• _WHAT TO PRODUCE_: Please count how many lines below contain the word "localparam" and give nothing but that figure.

Top of MATERIAL TO PROCESS

[src/rtl/at_response_receiver.sv]
// 8N1 UART receive stage: packs byte pairs into 16-bit FIFO words and ends a response on CR LF.
// Optional idle-timeout completion is built only when AT_RX_TIMEOUT_EN is defined.
module at_response_receiver #(
  parameter int CLKS_PER_BIT = 1302,
  parameter int TIMEOUT_CLKS = 50_000_000
) (
  input  logic        clock,
  input  logic        resetn,
  input  logic        start,
  input  logic        line_in,
  input  logic        fifo_full,
  output logic [15:0] data,
  output logic        wr_en,
  output logic        done,
  output logic        overflow,
  output logic        framing_error,
  output logic        timeout
);
  localparam int CW = $clog2(CLKS_PER_BIT);
  localparam logic [CW-1:0] BIT_LAST  = CW'(CLKS_PER_BIT - 1);
  localparam logic [CW-1:0] HALF_LAST = CW'(CLKS_PER_BIT / 2 - 1);

  typedef enum logic [2:0] {
    ST_IDLE, ST_WAIT_START, ST_START_BIT, ST_DATA_BITS,
    ST_STOP_BIT, ST_ACCEPT, ST_EMIT, ST_DONE
  } state_t;

  state_t        state_reg;
  logic          sync1_reg, line_reg;
  logic [CW-1:0] clk_cnt_reg;
  logic [2:0]    bit_cnt_reg;
  logic [7:0]    shift_reg, prev_reg;
  logic [15:0]   word_reg, data_reg;
  logic          half_reg, term_reg, done_reg, overflow_reg, framing_reg;
  logic          is_term;

`ifdef AT_RX_TIMEOUT_EN
  localparam int TW = $clog2(TIMEOUT_CLKS);
  localparam logic [TW-1:0] TO_LAST = TW'(TIMEOUT_CLKS - 1);
  logic [TW-1:0] to_cnt_reg;
  logic          timeout_reg;
  assign timeout = timeout_reg;
`else
  assign timeout = 1'b0;
`endif

  always_ff @(posedge clock or negedge resetn) begin
    if (!resetn) begin
      sync1_reg <= 1'b1;
      line_reg  <= 1'b1;
    end else begin
      sync1_reg <= line_in;
      line_reg  <= sync1_reg;
    end
  end

  assign is_term       = (prev_reg == 8'h0D) && (shift_reg == 8'h0A);
  // An abort during EMIT must not leak a strobe, hence the start term.
  assign wr_en         = (state_reg == ST_EMIT) && start && !fifo_full;
  assign data          = wr_en ? word_reg : data_reg;
  assign done          = done_reg;
  assign overflow      = overflow_reg;
  assign framing_error = framing_reg;

  always_ff @(posedge clock or negedge resetn) begin
    if (!resetn) begin
      state_reg    <= ST_IDLE;
      clk_cnt_reg  <= '0;
      bit_cnt_reg  <= '0;
      shift_reg    <= '0;
      prev_reg     <= '0;
      word_reg     <= '0;
      data_reg     <= '0;
      half_reg     <= 1'b0;
      term_reg     <= 1'b0;
      done_reg     <= 1'b0;
      overflow_reg <= 1'b0;
      framing_reg  <= 1'b0;
`ifdef AT_RX_TIMEOUT_EN
      to_cnt_reg   <= '0;
      timeout_reg  <= 1'b0;
`endif
    end else if (!start && state_reg != ST_IDLE && state_reg != ST_DONE) begin
      state_reg <= ST_IDLE;
      half_reg  <= 1'b0;
      term_reg  <= 1'b0;
    end else begin
      case (state_reg)
        ST_IDLE: begin
          if (start) begin
            half_reg     <= 1'b0;
            term_reg     <= 1'b0;
            prev_reg     <= '0;
            overflow_reg <= 1'b0;
            framing_reg  <= 1'b0;
`ifdef AT_RX_TIMEOUT_EN
            to_cnt_reg   <= '0;
            timeout_reg  <= 1'b0;
`endif
            state_reg    <= ST_WAIT_START;
          end
        end
        ST_WAIT_START: begin
          if (!line_reg) begin
            clk_cnt_reg <= '0;
            bit_cnt_reg <= '0;
            state_reg   <= ST_START_BIT;
          end
`ifdef AT_RX_TIMEOUT_EN
          else if (to_cnt_reg == TO_LAST) begin
            timeout_reg <= 1'b1;
            if (half_reg) begin
              word_reg[7:0] <= 8'h00;
              term_reg      <= 1'b1;
              state_reg     <= ST_EMIT;
            end else begin
              done_reg  <= 1'b1;
              state_reg <= ST_DONE;
            end
          end else begin
            to_cnt_reg <= to_cnt_reg + TW'(1);
          end
`endif
        end
        ST_START_BIT: begin
          if (clk_cnt_reg == HALF_LAST) begin
            clk_cnt_reg <= '0;
            state_reg   <= line_reg ? ST_WAIT_START : ST_DATA_BITS;
          end else begin
            clk_cnt_reg <= clk_cnt_reg + CW'(1);
          end
        end
        ST_DATA_BITS: begin
          if (clk_cnt_reg == BIT_LAST) begin
            clk_cnt_reg <= '0;
            shift_reg   <= {line_reg, shift_reg[7:1]};
            if (bit_cnt_reg == 3'd7) state_reg <= ST_STOP_BIT;
            else bit_cnt_reg <= bit_cnt_reg + 3'd1;
          end else begin
            clk_cnt_reg <= clk_cnt_reg + CW'(1);
          end
        end
        ST_STOP_BIT: begin
          if (clk_cnt_reg == BIT_LAST) begin
            clk_cnt_reg <= '0;
            if (line_reg) begin
              state_reg <= ST_ACCEPT;
            end else begin
              framing_reg <= 1'b1;
              state_reg   <= ST_WAIT_START;
            end
          end else begin
            clk_cnt_reg <= clk_cnt_reg + CW'(1);
          end
        end
        ST_ACCEPT: begin
          prev_reg <= shift_reg;
`ifdef AT_RX_TIMEOUT_EN
          to_cnt_reg <= '0;
`endif
          if (!half_reg) begin
            word_reg[15:8] <= shift_reg;
            half_reg       <= 1'b1;
            if (is_term) begin
              word_reg[7:0] <= 8'h00;
              term_reg      <= 1'b1;
              state_reg     <= ST_EMIT;
            end else begin
              state_reg <= ST_WAIT_START;
            end
          end else begin
            word_reg[7:0] <= shift_reg;
            term_reg      <= is_term;
            state_reg     <= ST_EMIT;
          end
        end
        ST_EMIT: begin
          half_reg <= 1'b0;
          if (fifo_full) overflow_reg <= 1'b1;
          else data_reg <= word_reg;
          if (term_reg) begin
            done_reg  <= 1'b1;
            state_reg <= ST_DONE;
          end else begin
            state_reg <= ST_WAIT_START;
          end
        end
        ST_DONE: begin
          if (!start) begin
            done_reg  <= 1'b0;
            state_reg <= ST_IDLE;
          end
        end
        default: state_reg <= ST_IDLE;
      endcase
    end
  end
endmodule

Bottom of MATERIAL TO PROCESS

• _RESULT_: 5